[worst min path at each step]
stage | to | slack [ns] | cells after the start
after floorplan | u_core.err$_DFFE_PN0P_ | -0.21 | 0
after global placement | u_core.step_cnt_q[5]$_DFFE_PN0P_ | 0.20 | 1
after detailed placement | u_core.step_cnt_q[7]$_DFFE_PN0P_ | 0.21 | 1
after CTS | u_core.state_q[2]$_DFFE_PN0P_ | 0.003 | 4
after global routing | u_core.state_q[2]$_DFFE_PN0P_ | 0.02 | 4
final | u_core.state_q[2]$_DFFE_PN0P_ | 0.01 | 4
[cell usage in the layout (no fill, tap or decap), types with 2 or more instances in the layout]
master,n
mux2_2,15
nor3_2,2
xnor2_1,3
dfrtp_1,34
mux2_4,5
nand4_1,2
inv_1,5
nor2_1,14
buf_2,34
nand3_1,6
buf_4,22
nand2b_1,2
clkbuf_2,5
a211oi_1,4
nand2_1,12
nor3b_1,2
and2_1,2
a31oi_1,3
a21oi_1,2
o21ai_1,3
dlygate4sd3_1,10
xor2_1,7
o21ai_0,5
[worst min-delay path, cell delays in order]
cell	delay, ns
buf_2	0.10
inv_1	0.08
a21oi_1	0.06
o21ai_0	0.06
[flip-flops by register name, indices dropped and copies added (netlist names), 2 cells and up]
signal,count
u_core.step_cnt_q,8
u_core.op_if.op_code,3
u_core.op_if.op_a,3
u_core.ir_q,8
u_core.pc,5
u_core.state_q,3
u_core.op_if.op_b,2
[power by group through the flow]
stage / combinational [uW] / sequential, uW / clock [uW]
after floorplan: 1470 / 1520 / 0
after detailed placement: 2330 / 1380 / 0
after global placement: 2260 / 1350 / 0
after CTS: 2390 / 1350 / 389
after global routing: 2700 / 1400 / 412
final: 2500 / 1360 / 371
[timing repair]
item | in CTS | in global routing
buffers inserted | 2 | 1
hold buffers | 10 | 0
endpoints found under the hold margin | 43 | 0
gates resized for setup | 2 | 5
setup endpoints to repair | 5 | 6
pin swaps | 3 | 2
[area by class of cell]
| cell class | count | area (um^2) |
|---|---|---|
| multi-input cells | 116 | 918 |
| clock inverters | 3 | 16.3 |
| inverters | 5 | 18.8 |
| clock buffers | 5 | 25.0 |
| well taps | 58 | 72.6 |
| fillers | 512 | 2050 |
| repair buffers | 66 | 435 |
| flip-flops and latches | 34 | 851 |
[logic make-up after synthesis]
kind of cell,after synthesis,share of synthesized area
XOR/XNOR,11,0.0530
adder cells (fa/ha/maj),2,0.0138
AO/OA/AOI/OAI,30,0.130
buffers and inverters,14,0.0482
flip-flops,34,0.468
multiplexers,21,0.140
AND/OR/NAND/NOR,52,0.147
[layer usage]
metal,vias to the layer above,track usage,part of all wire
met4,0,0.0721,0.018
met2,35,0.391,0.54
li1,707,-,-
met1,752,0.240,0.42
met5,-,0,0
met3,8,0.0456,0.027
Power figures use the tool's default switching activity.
==> config.mk <==
export PLATFORM = sky130hd
export DESIGN_NAME = ram_bist_ctrl
export DESIGN_NICKNAME = d
export VERILOG_FILES = /design/src/rtl/ram_bist_pkg.sv /design/src/rtl/ram_bist_ctrl_ram.sv /design/src/rtl/ram_bist_ctrl.sv
export SDC_FILE = /design/constraint.sdc
export NUM_CORES = 1
export LEC_CHECK = 0
export ABC_AREA = 0
export BUFFER_PORTS_ARGS = -buffer_cell sky130_fd_sc_hd__buf_2
export CORE_ASPECT_RATIO = 1.4
export CORE_MARGIN = 10
export CORE_UTILIZATION = 40
export CTS_CLUSTER_DIAMETER = 40
export DETAILED_ROUTE_END_ITERATION = 8
export PLACE_DENSITY = 0.61
export SYNTH_ARGS = -nofsm -noshare
export SYNTH_HDL_FRONTEND = slang
export SYNTH_SLANG_ARGS = --single-unit
==> constraint.sdc <==
create_clock -name clk_50M -period 5.9 [get_ports clk_50M]
set_input_delay 1.18 -clock clk_50M [delete_from_list [all_inputs] [get_ports clk_50M]]
set_output_delay 1.18 -clock clk_50M [all_outputs]
set_load 0.02 [all_outputs]
==> src/rtl/ram_bist_pkg.sv <==
// ram_bist_pkg: FSM states, pattern mode encodings and the Fibonacci LFSR tap table
// shared by the RAM self-test controller.
package ram_bist_pkg;

    typedef enum logic [2:0] {IDLE, WRITE, READ, DRAIN, DONE} state_t;

    localparam logic [1:0] MODE_ADDR = 2'd0;
    localparam logic [1:0] MODE_INV  = 2'd1;
    localparam logic [1:0] MODE_LFSR = 2'd2;

    // Maximal-length feedback taps, indexed by register width; bit k-1 set for tap k.
    localparam logic [31:0] LFSR_TAPS [1:32] = '{
        32'h0000_0001, 32'h0000_0003, 32'h0000_0006, 32'h0000_000C,
        32'h0000_0014, 32'h0000_0030, 32'h0000_0060, 32'h0000_00B8,
        32'h0000_0110, 32'h0000_0240, 32'h0000_0500, 32'h0000_0829,
        32'h0000_100D, 32'h0000_2015, 32'h0000_6000, 32'h0000_D008,
        32'h0001_2000, 32'h0002_0400, 32'h0004_0023, 32'h0009_0000,
        32'h0014_0000, 32'h0030_0000, 32'h0042_0000, 32'h00E1_0000,
        32'h0120_0000, 32'h0200_0023, 32'h0400_0013, 32'h0900_0000,
        32'h1400_0000, 32'h2000_0029, 32'h4800_0000, 32'h8020_0003
    };

    // Caller truncates the result to its own width; bits above it are shifted out.
    function automatic logic [31:0] lfsr_step(input logic [31:0] s, input int w);
        return {s[30:0], ^(s & LFSR_TAPS[w])};
    endfunction

endpackage

==> src/rtl/ram_bist_ctrl_ram.sv <==
// ram_sp_sync: behavioural single-port synchronous RAM with an RD_LAT-stage read
// output register; contents are never cleared, only the output stages reset.
module ram_sp_sync
    import ram_bist_pkg::*;
#(
    parameter int DATA_W = 8,
    parameter int ADDR_W = 5,
    parameter int RD_LAT = 1
) (
    input  logic              clk_50M,
    input  logic              RST_N,
    input  logic              wren,
    input  logic              rden,
    input  logic [ADDR_W-1:0] addr,
    input  logic [DATA_W-1:0] wdata,
    output logic [DATA_W-1:0] rdata
);
    logic [DATA_W-1:0] mem [2**ADDR_W];
    logic [DATA_W-1:0] rq  [RD_LAT];

    always_ff @(posedge clk_50M)
        if (wren) mem[addr] <= wdata;

    always_ff @(posedge clk_50M or negedge RST_N)
        if (!RST_N) begin
            for (int i = 0; i < RD_LAT; i++) rq[i] <= '0;
        end else begin
            if (rden) rq[0] <= mem[addr];
            for (int i = 1; i < RD_LAT; i++) rq[i] <= rq[i-1];
        end

    assign rdata = rq[RD_LAT-1];

endmodule

==> src/rtl/ram_bist_ctrl.sv <==
// ram_bist_ctrl: write/read-back self-test of an embedded RAM with pass/fail, error count
// and first failing address. Define RAM_BIST_LFSR_EN to build the LFSR pattern (mode 2).
module ram_bist_ctrl
    import ram_bist_pkg::*;
#(
    parameter int DATA_W = 8,
    parameter int ADDR_W = 5,
    parameter int RD_LAT = 1
) (
    input  logic              clk_50M,
    input  logic              RST_N,
    input  logic              start,
    input  logic [1:0]        mode,
    input  logic              inj_en,
    input  logic [ADDR_W-1:0] inj_addr,
    output logic              busy,
    output logic              done,
    output logic              pass,
    output logic [ADDR_W:0]   err_cnt,
    output logic [ADDR_W-1:0] first_err_addr,
    output logic [ADDR_W-1:0] address,
    output logic [DATA_W-1:0] wrdata,
    output logic [DATA_W-1:0] rddata,
    output logic              wren,
    output logic              rden
);
    state_t            state, state_nx;
    logic [1:0]        mode_q, drain_cnt;
    logic              inj_en_q, done_old, accept, last, mism;
    logic [ADDR_W-1:0] inj_addr_q;
    logic [DATA_W-1:0] pat;
    logic [RD_LAT-1:0] pv;
    logic [DATA_W-1:0] pe [RD_LAT];
    logic [ADDR_W-1:0] pa [RD_LAT];

    // The first DONE cycle never accepts start, so a held start cannot skip DONE.
    assign accept = start && (state == IDLE || (state == DONE && done_old));
    assign last   = &address;
    assign busy   = state inside {WRITE, READ, DRAIN};
    assign done   = state == DONE;
    assign pass   = done && err_cnt == '0;
    assign wren   = state == WRITE;
    assign rden   = state == READ;
    assign wrdata = wren ? pat ^ DATA_W'(inj_en_q && address == inj_addr_q) : '0;
    assign mism   = pv[RD_LAT-1] && rddata != pe[RD_LAT-1];

`ifdef RAM_BIST_LFSR_EN
    logic [DATA_W-1:0] lfsr;

    // Reseeded for the read phase so it regenerates the written sequence.
    always_ff @(posedge clk_50M or negedge RST_N)
        if (!RST_N)                          lfsr <= '1;
        else if (accept || (wren && last))   lfsr <= '1;
        else if (wren || rden)               lfsr <= DATA_W'(lfsr_step(32'(lfsr), DATA_W));

    assign pat = mode_q == MODE_LFSR ? lfsr :
                 mode_q == MODE_INV  ? ~DATA_W'(address) : DATA_W'(address);
`else
    assign pat = mode_q == MODE_INV ? ~DATA_W'(address) : DATA_W'(address);
`endif

    always_comb begin
        state_nx = state;
        case (state)
            IDLE, DONE: state_nx = accept ? WRITE : state;
            WRITE:      state_nx = last ? READ : WRITE;
            READ:       state_nx = last ? DRAIN : READ;
            DRAIN:      state_nx = drain_cnt == 2'(RD_LAT - 1) ? DONE : DRAIN;
            default:    state_nx = IDLE;
        endcase
    end

    always_ff @(posedge clk_50M or negedge RST_N)
        if (!RST_N) begin
            state          <= IDLE;
            address        <= '0;
            mode_q         <= MODE_ADDR;
            inj_en_q       <= 1'b0;
            inj_addr_q     <= '0;
            done_old       <= 1'b0;
            drain_cnt      <= '0;
            err_cnt        <= '0;
            first_err_addr <= '0;
        end else begin
            state     <= state_nx;
            done_old  <= done;
            drain_cnt <= state == DRAIN ? drain_cnt + 2'd1 : 2'd0;
            address   <= (wren || rden) ? address + ADDR_W'(1) : '0;
            if (accept) begin
                mode_q         <= mode;
                inj_en_q       <= inj_en;
                inj_addr_q     <= inj_addr;
                err_cnt        <= '0;
                first_err_addr <= '0;
            end else if (mism) begin
                if (err_cnt == '0) first_err_addr <= pa[RD_LAT-1];
                if (~&err_cnt) err_cnt <= err_cnt + (ADDR_W+1)'(1);
            end
        end

    // Expected word and address travel alongside the RAM read latency.
    always_ff @(posedge clk_50M or negedge RST_N)
        if (!RST_N) begin
            pv <= '0;
            for (int i = 0; i < RD_LAT; i++) begin
                pe[i] <= '0;
                pa[i] <= '0;
            end
        end else begin
            pv[0] <= rden;
            pe[0] <= pat;
            pa[0] <= address;
            for (int i = 1; i < RD_LAT; i++) begin
                pv[i] <= pv[i-1];
                pe[i] <= pe[i-1];
                pa[i] <= pa[i-1];
            end
        end

    ram_sp_sync #(.DATA_W(DATA_W), .ADDR_W(ADDR_W), .RD_LAT(RD_LAT)) u_ram (
        .clk_50M (clk_50M),
        .RST_N   (RST_N),
        .wren    (wren),
        .rden    (rden),
        .addr    (address),
        .wdata   (wrdata),
        .rdata   (rddata)
    );

endmodule
--- src/rtl/axis_pulse_gen.sv ---
// Trapezoid pulse generator on AXI-Stream: cfg_data, enable, overload in;
// m_axis samples, case_id, sts_data out. Blanking: PULSE_GEN_BLANK_EN.
module axis_pulse_gen
  import axis_pulse_pkg::*;
#(
  parameter int AXIS_TDATA_WIDTH = 16,
  parameter int PULSE_WIDTH      = 16
) (
  input  logic        aclk,
  input  logic        aresetn,
  input  logic [PULSE_WIDTH*3+AXIS_TDATA_WIDTH*2+32-1:0] cfg_data,
  input  logic        enable,
  input  logic        overload,
  axis_pulse_gen_if.master m_axis,
  output logic [2:0]  case_id,
  output logic [31:0] sts_data
);

  localparam int DW = AXIS_TDATA_WIDTH;
  localparam int PW = PULSE_WIDTH;
  localparam int L_OFF = cfg_lsb(F_OFFSET, PW, DW);
  localparam int L_RMP = cfg_lsb(F_RAMP, PW, DW);
  localparam int L_WID = cfg_lsb(F_WIDTH, PW, DW);
  localparam int L_AMP = cfg_lsb(F_AMP, PW, DW);
  localparam int L_STP = cfg_lsb(F_STEP, PW, DW);
  localparam int L_REP = cfg_lsb(F_REPEAT, PW, DW);
  localparam logic [PW-1:0] ONE = 1;

  logic [PW-1:0] off_len, ramp_len, flat_len;
  logic [DW-1:0] cfg_amp, cfg_step;
  logic [31:0]   rep;

  assign off_len  = cfg_data[L_OFF +: PW];
  assign ramp_len = cfg_data[L_RMP +: PW];
  assign flat_len = cfg_data[L_WID +: PW];
  assign cfg_amp  = cfg_data[L_AMP +: DW];
  assign cfg_step = cfg_data[L_STP +: DW];
  assign rep      = cfg_data[L_REP +: 32];

  state_t        state_q, state_d, after;
  logic [PW-1:0] cnt_q, cnt_d, seg_len;
  logic [31:0]   sts_q, sts_d;
  logic [DW-1:0] amp_q, step_q, amp_nx, step_nx;
  logic [DW-1:0] ramp_val;
  logic [4:0]    nz;
  logic          hs, last_beat, start, blank;
  logic          r_en, r_ld, r_up;

  function automatic state_t first_nz(
    input logic [4:0] m
  );
    priority case (1'b1)
      m[0]:    return S_PRE;
      m[1]:    return S_RAMP_UP;
      m[2]:    return S_FLAT;
      m[3]:    return S_RAMP_DOWN;
      m[4]:    return S_POST;
      default: return S_IDLE;
    endcase
  endfunction

  // bit i set when segment state i has nonzero length
  assign nz = {|off_len, |ramp_len, |flat_len,
               |ramp_len, |off_len};

  assign after = first_nz(nz & (5'b11110 << state_q));

  always_comb begin
    unique case (state_q)
      S_PRE, S_POST:          seg_len = off_len;
      S_RAMP_UP, S_RAMP_DOWN: seg_len = ramp_len;
      S_FLAT:                 seg_len = flat_len;
      default:                seg_len = '0;
    endcase
  end

  assign m_axis.tvalid = state_q != S_IDLE;
  assign hs        = m_axis.tvalid & m_axis.tready;
  assign last_beat = cnt_q == seg_len - ONE;
  assign m_axis.tlast = m_axis.tvalid & last_beat
                      & (after == S_IDLE);

`ifdef PULSE_GEN_BLANK_EN
  assign blank = overload;
`else
  logic unused_overload;
  assign unused_overload = overload;
  assign blank = 1'b0;
`endif

  always_comb begin
    state_d = state_q;
    cnt_d   = cnt_q;
    sts_d   = sts_q;
    start   = 1'b0;
    if (state_q == S_IDLE) begin
      if (enable && |nz) begin
        start   = 1'b1;
        state_d = first_nz(nz);
        cnt_d   = '0;
        sts_d   = '0;
      end
    end else if (hs) begin
      if (!last_beat) begin
        cnt_d = cnt_q + ONE;
      end else begin
        cnt_d = '0;
        if (after != S_IDLE) begin
          state_d = after;
        end else begin
          sts_d = sts_q + 32'd1;
          if (!enable || (rep != 0 && sts_d == rep)) begin
            state_d = S_IDLE;
          end else begin
            start   = 1'b1;
            state_d = first_nz(nz);
          end
        end
      end
    end
  end

  // the ramp must see amplitude/step of a pulse starting this cycle
  assign amp_nx  = start ? (blank ? '0 : cfg_amp) : amp_q;
  assign step_nx = start ? (blank ? '0 : cfg_step) : step_q;

  assign r_up = state_d == S_RAMP_UP;
  assign r_ld = state_d != state_q;
  assign r_en = (r_up || state_d == S_RAMP_DOWN) && (r_ld || hs);

  axis_pulse_ramp #(.DW(DW)) u_ramp (
    .aclk    (aclk),
    .aresetn (aresetn),
    .en      (r_en),
    .ld      (r_ld),
    .up      (r_up),
    .amp     (amp_nx),
    .step    (step_nx),
    .value   (ramp_val)
  );

  always_ff @(posedge aclk) begin
    if (!aresetn) begin
      state_q <= S_IDLE;
      cnt_q   <= '0;
      sts_q   <= '0;
      amp_q   <= '0;
      step_q  <= '0;
    end else begin
      state_q <= state_d;
      cnt_q   <= cnt_d;
      sts_q   <= sts_d;
      amp_q   <= amp_nx;
      step_q  <= step_nx;
    end
  end

  always_comb begin
    unique case (state_q)
      S_RAMP_UP, S_RAMP_DOWN: m_axis.tdata = ramp_val;
      S_FLAT:                 m_axis.tdata = amp_q;
      default:                m_axis.tdata = '0;
    endcase
  end

  assign case_id  = state_q;
  assign sts_data = sts_q;

endmodule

┄┄┄┄┄┄

PROBLEM TO WORK ON :: Wherever the word "hold" turns up in the material, copy the whole line.

RESULT FOR THIS EXERCISE ::
hold buffers | 10 | 0
endpoints found under the hold margin | 43 | 0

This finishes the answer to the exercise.